§ **TASK TO COMPLETE**:
In the entries below, filter for the word "total" and copy every matching line.

§ **RECORD EXTRACTS**:
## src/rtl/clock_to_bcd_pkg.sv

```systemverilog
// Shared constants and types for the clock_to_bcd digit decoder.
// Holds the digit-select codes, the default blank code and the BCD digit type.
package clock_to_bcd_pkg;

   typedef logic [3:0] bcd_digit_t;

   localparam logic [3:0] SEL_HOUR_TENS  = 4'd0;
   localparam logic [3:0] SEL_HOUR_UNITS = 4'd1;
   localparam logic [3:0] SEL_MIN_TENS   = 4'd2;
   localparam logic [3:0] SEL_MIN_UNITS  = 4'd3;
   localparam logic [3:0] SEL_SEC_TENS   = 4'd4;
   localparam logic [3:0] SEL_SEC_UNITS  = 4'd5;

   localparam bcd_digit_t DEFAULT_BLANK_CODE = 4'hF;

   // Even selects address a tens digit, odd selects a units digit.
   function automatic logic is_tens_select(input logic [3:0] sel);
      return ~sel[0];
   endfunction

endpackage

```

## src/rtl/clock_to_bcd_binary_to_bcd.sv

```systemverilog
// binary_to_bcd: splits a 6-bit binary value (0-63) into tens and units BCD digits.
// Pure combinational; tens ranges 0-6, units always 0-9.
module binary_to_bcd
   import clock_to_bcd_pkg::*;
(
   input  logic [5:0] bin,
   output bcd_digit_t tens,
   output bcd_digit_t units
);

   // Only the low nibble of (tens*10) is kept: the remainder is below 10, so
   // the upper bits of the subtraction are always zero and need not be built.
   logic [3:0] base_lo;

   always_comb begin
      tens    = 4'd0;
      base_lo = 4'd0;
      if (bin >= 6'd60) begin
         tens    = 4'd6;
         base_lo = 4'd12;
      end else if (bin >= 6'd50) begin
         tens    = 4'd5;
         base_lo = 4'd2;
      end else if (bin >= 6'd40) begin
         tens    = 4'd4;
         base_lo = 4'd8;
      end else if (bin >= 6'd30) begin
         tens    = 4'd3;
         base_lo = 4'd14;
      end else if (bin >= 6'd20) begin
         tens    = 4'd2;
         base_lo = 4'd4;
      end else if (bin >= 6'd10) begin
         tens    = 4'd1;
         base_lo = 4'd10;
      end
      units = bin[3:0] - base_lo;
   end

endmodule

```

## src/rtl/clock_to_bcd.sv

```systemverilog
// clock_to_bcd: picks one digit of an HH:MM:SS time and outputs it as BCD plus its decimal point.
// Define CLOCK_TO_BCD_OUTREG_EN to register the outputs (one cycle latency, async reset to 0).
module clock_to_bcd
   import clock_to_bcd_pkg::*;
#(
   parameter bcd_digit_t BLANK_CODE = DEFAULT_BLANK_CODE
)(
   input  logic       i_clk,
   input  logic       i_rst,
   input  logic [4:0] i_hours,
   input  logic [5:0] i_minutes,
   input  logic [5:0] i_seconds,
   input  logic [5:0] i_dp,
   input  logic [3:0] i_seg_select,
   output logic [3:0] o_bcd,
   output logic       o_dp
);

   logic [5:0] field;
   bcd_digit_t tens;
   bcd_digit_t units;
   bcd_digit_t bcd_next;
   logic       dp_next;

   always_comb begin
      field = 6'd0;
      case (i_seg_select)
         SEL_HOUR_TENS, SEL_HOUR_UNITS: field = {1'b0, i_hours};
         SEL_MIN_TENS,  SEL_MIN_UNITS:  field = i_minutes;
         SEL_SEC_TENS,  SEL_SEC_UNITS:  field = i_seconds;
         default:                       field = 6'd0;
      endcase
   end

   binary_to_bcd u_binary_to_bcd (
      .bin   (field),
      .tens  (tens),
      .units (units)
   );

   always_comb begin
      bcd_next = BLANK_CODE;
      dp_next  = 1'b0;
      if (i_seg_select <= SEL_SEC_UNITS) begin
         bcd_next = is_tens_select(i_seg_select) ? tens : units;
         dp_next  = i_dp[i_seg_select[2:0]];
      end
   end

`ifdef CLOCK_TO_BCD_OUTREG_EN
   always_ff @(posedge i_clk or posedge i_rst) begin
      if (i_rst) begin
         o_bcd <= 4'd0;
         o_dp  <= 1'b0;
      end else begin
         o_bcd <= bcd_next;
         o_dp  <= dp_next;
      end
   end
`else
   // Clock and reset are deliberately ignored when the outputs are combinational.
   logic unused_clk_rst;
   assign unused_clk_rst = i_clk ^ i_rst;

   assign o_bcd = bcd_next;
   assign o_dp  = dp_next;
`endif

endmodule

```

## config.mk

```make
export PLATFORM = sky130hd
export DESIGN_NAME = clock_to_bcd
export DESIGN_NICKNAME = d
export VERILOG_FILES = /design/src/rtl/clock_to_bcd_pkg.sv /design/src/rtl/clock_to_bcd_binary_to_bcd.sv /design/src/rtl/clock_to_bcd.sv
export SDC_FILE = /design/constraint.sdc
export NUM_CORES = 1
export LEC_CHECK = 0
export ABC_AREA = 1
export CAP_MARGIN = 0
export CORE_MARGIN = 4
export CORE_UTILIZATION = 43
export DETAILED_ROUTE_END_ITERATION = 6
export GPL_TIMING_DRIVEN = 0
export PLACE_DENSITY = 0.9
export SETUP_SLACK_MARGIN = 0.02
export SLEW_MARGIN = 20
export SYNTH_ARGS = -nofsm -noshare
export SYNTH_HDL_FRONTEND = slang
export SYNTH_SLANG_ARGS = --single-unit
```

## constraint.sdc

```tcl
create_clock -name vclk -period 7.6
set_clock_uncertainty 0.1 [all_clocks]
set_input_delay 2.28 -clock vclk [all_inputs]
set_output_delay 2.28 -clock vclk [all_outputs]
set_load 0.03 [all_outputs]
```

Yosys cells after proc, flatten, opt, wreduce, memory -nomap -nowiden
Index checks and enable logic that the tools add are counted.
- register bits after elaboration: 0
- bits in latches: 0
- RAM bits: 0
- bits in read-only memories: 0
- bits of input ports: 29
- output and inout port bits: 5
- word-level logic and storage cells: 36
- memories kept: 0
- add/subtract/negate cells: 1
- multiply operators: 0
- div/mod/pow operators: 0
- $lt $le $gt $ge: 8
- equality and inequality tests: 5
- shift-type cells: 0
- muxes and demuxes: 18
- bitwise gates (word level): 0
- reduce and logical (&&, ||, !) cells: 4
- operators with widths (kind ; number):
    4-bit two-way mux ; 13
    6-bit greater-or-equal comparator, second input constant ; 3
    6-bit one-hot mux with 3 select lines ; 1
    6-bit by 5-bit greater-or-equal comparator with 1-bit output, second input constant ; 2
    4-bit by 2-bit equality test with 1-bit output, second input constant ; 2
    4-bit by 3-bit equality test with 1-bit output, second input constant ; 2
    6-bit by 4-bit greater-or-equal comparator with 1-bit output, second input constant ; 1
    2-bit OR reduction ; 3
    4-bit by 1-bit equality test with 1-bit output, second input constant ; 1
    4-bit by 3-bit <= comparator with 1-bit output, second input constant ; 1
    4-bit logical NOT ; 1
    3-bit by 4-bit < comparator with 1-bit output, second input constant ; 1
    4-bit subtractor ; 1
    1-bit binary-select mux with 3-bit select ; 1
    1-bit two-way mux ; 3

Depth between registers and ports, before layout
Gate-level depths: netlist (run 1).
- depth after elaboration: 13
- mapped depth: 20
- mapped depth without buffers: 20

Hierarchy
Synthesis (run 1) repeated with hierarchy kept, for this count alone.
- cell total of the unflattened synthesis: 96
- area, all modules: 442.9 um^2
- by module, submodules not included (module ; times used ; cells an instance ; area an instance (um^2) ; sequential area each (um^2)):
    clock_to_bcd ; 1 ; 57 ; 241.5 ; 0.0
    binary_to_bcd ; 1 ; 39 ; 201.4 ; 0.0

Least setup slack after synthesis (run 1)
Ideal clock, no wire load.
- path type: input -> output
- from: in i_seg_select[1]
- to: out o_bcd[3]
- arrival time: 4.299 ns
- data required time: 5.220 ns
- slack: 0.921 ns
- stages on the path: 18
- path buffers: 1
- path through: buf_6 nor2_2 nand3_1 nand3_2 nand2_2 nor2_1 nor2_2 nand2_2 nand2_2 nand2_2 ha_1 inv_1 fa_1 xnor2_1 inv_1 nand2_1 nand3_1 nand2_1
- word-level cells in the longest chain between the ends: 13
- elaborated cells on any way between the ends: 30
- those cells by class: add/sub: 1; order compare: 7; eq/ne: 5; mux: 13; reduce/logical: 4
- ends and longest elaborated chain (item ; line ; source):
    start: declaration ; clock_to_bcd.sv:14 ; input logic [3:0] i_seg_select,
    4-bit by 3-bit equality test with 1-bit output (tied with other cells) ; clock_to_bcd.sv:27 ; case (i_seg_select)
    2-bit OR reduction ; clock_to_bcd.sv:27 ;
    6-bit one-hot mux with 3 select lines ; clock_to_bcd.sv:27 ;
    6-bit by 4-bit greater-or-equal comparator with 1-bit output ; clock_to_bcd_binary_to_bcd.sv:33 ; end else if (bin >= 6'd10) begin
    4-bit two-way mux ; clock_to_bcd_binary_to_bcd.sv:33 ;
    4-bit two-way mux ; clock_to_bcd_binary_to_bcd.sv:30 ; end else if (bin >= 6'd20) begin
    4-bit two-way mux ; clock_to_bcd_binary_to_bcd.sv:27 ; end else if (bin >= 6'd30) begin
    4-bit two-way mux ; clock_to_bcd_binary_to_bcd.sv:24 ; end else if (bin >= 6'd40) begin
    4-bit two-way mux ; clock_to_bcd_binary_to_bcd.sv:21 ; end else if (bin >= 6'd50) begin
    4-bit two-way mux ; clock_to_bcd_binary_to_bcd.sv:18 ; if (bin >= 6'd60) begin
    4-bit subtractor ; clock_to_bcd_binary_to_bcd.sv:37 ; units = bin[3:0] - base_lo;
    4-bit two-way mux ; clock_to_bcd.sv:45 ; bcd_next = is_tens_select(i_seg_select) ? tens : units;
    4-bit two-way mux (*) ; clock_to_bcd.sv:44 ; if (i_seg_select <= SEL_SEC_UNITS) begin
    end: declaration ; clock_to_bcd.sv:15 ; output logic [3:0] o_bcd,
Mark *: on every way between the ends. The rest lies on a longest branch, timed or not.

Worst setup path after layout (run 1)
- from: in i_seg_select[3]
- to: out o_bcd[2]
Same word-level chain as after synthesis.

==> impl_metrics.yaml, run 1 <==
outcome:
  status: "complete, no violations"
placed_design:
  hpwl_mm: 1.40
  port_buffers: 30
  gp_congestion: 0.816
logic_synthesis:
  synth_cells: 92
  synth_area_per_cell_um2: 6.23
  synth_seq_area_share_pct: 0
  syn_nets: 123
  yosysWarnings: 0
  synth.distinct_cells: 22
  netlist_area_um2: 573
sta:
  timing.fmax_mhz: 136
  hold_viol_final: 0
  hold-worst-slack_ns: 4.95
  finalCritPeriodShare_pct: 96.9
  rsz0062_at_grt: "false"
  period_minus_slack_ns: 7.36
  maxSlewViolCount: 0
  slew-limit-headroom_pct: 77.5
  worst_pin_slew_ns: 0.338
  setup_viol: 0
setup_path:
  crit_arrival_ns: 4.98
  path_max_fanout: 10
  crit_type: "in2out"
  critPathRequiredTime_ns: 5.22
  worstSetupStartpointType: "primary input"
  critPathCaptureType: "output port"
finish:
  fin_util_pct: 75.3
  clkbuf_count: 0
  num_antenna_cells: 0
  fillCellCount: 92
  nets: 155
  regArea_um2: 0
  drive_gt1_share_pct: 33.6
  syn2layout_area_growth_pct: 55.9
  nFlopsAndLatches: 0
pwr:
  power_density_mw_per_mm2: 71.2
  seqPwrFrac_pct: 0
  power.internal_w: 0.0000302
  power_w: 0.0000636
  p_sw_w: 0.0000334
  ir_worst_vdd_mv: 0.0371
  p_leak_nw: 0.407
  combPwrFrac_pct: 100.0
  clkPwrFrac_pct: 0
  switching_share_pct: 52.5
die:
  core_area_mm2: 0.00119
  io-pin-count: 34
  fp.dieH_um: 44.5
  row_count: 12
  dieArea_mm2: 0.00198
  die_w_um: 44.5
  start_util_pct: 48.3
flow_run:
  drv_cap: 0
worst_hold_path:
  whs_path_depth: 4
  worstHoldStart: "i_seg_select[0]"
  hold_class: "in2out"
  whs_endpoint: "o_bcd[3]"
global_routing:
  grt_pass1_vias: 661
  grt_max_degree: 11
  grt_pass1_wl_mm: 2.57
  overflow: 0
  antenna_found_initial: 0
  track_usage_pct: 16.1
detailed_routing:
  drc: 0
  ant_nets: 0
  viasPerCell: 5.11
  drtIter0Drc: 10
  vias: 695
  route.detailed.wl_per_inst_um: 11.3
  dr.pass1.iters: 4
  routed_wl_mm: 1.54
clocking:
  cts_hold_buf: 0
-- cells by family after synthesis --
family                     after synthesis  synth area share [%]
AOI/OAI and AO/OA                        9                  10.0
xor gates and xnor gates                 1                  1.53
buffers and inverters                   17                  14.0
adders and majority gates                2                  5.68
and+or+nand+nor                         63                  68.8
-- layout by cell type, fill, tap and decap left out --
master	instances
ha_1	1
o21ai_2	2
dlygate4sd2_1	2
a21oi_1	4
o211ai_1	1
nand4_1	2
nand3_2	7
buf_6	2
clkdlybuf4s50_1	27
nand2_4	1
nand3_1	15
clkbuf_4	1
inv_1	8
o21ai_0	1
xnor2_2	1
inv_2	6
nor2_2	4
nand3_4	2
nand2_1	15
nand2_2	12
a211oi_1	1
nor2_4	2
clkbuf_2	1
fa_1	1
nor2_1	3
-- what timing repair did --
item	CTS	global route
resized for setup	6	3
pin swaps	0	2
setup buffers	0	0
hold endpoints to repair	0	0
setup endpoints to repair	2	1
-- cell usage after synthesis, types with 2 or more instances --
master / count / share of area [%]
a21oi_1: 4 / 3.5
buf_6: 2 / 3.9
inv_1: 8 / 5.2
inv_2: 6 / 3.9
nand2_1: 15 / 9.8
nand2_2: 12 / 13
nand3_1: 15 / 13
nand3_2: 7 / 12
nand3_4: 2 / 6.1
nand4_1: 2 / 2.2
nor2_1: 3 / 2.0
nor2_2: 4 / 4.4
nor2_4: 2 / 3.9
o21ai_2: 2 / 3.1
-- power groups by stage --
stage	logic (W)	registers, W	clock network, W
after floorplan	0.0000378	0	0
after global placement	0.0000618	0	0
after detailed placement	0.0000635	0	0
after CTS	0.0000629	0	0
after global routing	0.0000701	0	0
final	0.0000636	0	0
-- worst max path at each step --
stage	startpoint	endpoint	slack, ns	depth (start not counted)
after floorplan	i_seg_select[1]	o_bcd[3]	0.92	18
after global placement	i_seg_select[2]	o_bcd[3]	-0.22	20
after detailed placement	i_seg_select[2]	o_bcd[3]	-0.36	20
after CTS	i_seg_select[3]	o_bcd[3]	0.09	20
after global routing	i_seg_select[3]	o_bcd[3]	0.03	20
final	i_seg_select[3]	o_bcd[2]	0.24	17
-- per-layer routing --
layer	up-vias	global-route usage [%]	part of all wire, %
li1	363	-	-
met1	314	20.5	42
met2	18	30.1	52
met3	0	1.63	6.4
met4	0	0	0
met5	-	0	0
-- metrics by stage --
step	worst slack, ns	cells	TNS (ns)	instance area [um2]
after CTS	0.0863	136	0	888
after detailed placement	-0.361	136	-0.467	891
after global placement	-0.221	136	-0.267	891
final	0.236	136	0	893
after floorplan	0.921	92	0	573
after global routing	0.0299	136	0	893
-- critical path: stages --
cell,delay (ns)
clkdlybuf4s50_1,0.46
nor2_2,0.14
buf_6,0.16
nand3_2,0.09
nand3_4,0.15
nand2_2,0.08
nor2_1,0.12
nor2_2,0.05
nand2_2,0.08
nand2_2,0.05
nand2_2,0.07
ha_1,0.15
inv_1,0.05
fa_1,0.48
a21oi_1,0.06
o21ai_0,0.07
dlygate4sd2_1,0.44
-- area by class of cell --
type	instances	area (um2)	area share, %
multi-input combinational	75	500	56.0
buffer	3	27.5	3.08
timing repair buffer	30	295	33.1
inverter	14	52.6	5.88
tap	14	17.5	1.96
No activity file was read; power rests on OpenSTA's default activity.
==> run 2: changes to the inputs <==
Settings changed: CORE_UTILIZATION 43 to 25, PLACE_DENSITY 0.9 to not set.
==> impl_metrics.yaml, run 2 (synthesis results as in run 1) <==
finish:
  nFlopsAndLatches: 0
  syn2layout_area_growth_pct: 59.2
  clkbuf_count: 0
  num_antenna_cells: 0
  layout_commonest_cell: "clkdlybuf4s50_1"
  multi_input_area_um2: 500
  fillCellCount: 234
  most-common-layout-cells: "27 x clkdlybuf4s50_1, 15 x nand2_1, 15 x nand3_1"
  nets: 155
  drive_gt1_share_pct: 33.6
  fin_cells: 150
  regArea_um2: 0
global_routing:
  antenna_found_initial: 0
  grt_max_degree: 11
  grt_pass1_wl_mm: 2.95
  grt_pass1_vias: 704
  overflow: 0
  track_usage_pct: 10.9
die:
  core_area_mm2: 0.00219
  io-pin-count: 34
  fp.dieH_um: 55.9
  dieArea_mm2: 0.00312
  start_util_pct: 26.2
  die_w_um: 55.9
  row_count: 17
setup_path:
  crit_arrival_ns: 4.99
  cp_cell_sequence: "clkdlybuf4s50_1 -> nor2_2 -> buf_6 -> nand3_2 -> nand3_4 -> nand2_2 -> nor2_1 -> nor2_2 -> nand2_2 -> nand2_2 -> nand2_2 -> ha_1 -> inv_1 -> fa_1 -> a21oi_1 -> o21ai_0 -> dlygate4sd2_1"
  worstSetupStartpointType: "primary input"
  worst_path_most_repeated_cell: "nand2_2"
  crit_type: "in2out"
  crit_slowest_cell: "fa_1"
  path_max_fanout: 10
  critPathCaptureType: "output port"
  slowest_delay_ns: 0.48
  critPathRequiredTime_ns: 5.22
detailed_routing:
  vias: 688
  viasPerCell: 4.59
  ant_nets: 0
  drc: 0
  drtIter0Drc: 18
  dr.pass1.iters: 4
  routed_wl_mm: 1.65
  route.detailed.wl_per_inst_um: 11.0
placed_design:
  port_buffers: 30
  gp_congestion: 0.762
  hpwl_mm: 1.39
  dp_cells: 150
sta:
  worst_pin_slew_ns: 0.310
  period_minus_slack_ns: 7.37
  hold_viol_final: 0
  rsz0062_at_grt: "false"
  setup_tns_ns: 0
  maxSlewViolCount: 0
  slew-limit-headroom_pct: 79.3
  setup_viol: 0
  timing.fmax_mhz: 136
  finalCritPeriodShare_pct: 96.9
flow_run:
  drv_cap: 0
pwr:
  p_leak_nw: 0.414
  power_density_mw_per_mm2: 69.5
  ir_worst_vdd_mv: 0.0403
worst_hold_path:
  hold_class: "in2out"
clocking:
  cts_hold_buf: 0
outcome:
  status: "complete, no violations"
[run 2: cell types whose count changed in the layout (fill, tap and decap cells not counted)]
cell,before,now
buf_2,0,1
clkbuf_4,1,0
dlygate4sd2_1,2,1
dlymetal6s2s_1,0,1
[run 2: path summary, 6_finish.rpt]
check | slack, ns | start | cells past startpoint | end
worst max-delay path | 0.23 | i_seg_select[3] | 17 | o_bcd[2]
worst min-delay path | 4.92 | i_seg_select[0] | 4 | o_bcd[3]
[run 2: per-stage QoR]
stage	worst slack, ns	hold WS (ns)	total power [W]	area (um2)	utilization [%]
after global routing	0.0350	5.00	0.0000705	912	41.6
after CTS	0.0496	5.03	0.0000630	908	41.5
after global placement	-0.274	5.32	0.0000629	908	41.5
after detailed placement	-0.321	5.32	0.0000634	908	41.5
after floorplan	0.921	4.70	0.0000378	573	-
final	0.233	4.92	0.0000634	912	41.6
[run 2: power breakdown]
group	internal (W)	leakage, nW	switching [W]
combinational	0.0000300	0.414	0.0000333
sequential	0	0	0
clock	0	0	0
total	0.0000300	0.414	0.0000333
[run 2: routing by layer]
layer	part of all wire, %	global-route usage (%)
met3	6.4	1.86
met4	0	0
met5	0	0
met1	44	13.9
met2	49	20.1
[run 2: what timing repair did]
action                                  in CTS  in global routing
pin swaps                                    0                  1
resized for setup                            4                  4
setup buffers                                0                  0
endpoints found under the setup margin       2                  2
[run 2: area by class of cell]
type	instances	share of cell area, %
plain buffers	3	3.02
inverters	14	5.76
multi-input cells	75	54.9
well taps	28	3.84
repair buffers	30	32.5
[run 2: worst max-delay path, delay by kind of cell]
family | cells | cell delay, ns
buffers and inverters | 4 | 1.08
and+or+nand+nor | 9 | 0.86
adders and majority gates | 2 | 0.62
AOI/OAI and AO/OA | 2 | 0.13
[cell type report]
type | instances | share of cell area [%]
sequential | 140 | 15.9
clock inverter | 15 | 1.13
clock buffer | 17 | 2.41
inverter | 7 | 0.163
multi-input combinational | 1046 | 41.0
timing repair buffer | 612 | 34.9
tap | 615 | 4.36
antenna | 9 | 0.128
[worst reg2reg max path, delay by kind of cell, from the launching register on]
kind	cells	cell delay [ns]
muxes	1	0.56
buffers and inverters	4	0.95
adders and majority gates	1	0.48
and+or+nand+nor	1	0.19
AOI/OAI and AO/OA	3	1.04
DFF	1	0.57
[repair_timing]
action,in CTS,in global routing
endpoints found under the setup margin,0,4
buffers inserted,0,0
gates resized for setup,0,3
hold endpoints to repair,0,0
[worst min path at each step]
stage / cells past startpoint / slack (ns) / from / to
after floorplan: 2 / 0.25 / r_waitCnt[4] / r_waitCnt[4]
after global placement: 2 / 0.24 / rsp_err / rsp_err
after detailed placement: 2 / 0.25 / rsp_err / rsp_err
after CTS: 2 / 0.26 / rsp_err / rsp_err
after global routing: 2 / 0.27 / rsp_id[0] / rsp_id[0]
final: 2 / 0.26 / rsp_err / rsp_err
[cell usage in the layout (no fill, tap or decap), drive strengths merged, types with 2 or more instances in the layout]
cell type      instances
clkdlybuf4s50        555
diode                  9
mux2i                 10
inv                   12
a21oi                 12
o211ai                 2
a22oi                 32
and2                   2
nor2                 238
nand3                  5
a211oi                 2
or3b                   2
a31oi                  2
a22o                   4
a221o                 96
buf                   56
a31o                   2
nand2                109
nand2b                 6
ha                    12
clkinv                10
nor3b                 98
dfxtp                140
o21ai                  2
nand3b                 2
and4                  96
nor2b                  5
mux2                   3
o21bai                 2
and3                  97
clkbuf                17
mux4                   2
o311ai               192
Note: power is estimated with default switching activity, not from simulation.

§ **RESPONSE BELOW**:
- cell total of the unflattened synthesis: 96
stage	worst slack, ns	hold WS (ns)	total power [W]	area (um2)	utilization [%]
total	0.0000300	0.414	0.0000333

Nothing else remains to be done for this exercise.